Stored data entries
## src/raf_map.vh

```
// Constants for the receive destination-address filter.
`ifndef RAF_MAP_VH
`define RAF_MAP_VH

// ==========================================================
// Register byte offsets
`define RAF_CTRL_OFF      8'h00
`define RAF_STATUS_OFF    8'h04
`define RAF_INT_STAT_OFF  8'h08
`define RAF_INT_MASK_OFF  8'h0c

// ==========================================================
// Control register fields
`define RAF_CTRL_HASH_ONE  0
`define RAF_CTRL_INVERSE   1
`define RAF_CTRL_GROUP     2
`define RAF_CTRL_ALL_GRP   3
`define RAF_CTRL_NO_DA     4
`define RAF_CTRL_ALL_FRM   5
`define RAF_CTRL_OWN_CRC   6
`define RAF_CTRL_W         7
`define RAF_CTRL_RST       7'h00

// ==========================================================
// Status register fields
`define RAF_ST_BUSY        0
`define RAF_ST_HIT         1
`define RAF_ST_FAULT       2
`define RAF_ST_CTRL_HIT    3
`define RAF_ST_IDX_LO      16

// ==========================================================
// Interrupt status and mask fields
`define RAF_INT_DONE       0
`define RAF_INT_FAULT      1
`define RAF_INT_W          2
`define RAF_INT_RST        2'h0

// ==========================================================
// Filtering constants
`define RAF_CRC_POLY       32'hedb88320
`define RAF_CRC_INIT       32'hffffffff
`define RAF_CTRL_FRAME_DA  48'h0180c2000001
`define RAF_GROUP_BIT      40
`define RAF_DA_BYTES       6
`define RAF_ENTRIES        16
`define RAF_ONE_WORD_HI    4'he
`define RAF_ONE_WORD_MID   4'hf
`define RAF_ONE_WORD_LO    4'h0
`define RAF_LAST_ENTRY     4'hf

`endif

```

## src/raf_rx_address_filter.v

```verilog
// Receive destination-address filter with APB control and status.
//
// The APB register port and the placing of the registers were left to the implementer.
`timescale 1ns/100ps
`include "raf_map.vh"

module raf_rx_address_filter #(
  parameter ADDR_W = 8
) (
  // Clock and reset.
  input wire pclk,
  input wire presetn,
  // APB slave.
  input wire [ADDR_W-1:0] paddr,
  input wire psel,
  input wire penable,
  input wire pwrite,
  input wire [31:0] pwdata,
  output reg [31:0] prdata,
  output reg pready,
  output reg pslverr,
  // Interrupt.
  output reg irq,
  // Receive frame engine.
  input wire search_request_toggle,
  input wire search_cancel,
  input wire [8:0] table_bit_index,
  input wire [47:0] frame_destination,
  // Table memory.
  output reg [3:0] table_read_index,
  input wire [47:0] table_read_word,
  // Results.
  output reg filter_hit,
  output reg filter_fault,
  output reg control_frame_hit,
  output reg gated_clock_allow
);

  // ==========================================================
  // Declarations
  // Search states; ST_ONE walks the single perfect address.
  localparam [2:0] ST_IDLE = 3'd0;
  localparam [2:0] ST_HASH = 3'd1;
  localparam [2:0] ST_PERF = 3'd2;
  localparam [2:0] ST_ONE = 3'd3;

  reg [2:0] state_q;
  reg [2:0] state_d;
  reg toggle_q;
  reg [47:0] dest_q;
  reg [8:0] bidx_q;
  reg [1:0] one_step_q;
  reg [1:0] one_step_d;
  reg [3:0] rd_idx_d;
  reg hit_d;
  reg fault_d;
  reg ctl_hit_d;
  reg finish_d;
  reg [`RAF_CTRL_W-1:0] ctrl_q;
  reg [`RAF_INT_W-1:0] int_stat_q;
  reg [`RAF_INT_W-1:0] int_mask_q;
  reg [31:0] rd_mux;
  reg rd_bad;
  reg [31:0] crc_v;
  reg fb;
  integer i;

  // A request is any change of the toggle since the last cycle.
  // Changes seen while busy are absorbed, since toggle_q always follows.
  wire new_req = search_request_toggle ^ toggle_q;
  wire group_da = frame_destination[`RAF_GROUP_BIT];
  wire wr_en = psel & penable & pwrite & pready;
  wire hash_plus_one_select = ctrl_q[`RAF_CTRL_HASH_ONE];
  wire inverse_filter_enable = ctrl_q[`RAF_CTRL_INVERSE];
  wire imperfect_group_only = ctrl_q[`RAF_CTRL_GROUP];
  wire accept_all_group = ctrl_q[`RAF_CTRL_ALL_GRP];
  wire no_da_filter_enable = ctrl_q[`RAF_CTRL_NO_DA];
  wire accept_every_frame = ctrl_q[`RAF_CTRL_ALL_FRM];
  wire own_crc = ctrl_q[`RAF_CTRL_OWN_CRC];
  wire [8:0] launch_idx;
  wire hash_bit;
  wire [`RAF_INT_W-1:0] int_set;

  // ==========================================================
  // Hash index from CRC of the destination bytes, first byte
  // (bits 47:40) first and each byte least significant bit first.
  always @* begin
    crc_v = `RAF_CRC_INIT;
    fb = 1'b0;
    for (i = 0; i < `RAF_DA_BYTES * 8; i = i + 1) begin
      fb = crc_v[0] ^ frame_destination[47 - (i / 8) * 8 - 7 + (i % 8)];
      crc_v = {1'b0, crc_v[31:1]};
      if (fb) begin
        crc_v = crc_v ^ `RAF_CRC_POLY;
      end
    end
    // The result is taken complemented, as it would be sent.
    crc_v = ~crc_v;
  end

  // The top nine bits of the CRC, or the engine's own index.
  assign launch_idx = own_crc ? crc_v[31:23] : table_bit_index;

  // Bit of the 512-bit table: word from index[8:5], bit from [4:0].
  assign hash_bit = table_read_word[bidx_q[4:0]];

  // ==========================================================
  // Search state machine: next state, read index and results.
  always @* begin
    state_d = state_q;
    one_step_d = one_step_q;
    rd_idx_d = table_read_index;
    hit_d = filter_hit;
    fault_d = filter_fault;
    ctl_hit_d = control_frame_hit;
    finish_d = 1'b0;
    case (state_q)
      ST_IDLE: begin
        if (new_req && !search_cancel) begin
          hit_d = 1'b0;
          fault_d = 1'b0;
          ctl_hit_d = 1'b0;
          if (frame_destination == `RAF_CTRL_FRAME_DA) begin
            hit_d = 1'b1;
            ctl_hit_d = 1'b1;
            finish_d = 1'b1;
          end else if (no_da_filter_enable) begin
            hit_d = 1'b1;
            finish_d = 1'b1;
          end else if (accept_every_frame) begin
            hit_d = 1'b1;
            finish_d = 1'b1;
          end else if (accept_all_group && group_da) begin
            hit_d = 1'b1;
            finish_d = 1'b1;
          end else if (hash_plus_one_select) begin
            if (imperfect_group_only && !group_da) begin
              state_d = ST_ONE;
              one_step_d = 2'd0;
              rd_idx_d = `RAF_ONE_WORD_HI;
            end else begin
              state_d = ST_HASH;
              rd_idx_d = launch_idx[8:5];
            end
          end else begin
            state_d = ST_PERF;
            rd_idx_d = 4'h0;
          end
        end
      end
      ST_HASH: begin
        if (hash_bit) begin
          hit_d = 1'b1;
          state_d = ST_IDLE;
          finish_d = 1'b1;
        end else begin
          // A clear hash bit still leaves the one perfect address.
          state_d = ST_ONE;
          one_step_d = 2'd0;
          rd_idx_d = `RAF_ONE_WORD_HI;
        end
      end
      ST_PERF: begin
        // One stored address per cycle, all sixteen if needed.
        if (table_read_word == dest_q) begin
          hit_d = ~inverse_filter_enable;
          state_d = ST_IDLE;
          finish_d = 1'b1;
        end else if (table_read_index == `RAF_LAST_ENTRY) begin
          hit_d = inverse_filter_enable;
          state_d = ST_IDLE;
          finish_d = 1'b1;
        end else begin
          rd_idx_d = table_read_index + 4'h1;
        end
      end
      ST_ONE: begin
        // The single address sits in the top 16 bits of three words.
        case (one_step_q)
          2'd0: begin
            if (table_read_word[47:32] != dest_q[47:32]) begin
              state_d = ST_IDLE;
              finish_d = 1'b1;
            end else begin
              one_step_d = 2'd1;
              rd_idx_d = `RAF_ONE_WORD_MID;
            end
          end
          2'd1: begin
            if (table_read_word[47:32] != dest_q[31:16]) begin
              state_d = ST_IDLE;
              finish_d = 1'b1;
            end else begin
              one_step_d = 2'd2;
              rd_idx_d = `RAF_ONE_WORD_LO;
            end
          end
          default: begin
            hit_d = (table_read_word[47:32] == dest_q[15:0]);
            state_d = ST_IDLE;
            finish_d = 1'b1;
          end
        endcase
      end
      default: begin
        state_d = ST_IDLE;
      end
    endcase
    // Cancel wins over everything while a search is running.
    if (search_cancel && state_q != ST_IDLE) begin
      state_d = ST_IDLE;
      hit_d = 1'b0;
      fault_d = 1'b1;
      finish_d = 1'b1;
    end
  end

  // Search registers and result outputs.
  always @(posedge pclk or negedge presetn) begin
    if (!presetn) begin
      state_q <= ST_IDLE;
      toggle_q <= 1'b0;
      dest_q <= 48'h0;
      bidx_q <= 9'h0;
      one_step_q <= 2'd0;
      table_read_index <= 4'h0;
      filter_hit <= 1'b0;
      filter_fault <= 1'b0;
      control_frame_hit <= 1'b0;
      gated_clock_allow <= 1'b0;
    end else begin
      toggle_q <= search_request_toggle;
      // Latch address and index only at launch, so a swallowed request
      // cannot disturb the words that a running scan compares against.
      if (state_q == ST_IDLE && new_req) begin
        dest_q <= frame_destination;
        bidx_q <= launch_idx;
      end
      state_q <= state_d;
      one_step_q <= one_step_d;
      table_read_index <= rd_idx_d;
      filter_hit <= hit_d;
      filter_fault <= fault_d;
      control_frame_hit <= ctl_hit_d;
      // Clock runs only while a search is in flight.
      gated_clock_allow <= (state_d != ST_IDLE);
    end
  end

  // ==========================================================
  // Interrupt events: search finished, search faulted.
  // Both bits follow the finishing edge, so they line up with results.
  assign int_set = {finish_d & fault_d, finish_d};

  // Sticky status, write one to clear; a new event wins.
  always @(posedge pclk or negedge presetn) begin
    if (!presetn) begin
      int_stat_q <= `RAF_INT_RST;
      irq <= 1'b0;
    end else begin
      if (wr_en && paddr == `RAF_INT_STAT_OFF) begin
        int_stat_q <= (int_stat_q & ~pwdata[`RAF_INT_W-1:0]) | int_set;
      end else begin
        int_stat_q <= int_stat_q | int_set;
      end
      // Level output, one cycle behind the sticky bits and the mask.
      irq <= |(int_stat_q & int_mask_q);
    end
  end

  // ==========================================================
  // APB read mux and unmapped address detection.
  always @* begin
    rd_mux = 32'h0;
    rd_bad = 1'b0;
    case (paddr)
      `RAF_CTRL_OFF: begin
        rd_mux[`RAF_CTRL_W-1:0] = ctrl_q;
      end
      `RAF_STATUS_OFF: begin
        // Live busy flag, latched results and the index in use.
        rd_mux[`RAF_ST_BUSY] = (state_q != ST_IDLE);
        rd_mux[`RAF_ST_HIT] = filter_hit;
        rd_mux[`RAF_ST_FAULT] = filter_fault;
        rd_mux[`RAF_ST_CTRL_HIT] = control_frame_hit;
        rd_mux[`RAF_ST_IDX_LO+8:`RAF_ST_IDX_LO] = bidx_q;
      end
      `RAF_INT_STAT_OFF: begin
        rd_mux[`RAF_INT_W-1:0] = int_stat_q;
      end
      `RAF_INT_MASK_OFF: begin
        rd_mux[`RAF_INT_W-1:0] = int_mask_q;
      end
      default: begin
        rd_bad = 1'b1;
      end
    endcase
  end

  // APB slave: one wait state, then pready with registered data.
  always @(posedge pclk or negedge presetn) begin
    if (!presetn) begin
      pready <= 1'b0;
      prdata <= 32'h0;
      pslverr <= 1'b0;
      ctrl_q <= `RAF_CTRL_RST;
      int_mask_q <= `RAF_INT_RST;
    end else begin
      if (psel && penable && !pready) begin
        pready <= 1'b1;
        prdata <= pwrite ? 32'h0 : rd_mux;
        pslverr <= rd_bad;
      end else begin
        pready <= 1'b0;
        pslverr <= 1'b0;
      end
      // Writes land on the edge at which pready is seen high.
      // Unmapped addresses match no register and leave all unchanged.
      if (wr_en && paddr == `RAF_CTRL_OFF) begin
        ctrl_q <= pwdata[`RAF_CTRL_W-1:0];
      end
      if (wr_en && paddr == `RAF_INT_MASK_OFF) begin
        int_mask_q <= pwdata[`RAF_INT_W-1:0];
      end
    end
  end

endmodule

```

---

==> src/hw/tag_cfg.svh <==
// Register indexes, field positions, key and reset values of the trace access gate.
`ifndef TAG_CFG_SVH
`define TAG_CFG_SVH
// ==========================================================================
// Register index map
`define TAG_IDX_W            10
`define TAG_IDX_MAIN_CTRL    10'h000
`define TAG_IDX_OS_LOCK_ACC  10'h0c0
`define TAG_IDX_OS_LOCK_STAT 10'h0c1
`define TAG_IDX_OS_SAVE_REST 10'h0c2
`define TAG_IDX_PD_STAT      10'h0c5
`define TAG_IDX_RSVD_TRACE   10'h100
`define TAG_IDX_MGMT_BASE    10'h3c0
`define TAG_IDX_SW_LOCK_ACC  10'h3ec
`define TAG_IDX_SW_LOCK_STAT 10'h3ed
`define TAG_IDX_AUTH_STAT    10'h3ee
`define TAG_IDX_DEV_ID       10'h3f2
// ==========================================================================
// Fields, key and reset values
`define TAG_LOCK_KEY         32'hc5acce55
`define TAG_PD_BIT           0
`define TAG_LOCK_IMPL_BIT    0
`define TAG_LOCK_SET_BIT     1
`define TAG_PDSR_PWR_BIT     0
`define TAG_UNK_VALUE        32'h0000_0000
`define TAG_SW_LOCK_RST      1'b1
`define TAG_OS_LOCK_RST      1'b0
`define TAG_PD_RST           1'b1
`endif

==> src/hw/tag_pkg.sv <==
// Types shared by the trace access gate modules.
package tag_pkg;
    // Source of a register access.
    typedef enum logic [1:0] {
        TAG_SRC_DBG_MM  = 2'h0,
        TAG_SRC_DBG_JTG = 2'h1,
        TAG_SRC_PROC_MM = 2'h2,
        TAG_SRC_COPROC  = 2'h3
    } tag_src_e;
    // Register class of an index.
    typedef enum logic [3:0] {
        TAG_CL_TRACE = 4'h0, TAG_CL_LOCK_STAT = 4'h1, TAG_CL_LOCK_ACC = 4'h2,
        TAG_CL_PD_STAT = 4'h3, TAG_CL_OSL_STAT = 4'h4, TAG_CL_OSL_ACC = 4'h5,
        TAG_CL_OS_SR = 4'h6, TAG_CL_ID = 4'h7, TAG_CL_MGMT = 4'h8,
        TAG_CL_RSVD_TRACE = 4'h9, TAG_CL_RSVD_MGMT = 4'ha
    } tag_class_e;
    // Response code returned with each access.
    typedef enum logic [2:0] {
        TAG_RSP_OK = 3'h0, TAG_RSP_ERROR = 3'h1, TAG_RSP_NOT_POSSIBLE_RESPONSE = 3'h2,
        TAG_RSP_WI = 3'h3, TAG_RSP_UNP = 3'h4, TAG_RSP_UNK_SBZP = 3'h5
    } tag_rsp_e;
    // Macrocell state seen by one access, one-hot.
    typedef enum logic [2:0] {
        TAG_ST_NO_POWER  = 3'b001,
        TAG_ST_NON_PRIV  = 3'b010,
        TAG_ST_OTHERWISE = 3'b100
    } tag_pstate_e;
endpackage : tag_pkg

### PROBLEM TO SOLVE
Wherever a line contains the string "pwdata", copy that line from the data.

### COMPLETED EXERCISE
  input wire [31:0] pwdata,
        int_stat_q <= (int_stat_q & ~pwdata[`RAF_INT_W-1:0]) | int_set;
        ctrl_q <= pwdata[`RAF_CTRL_W-1:0];
        int_mask_q <= pwdata[`RAF_INT_W-1:0];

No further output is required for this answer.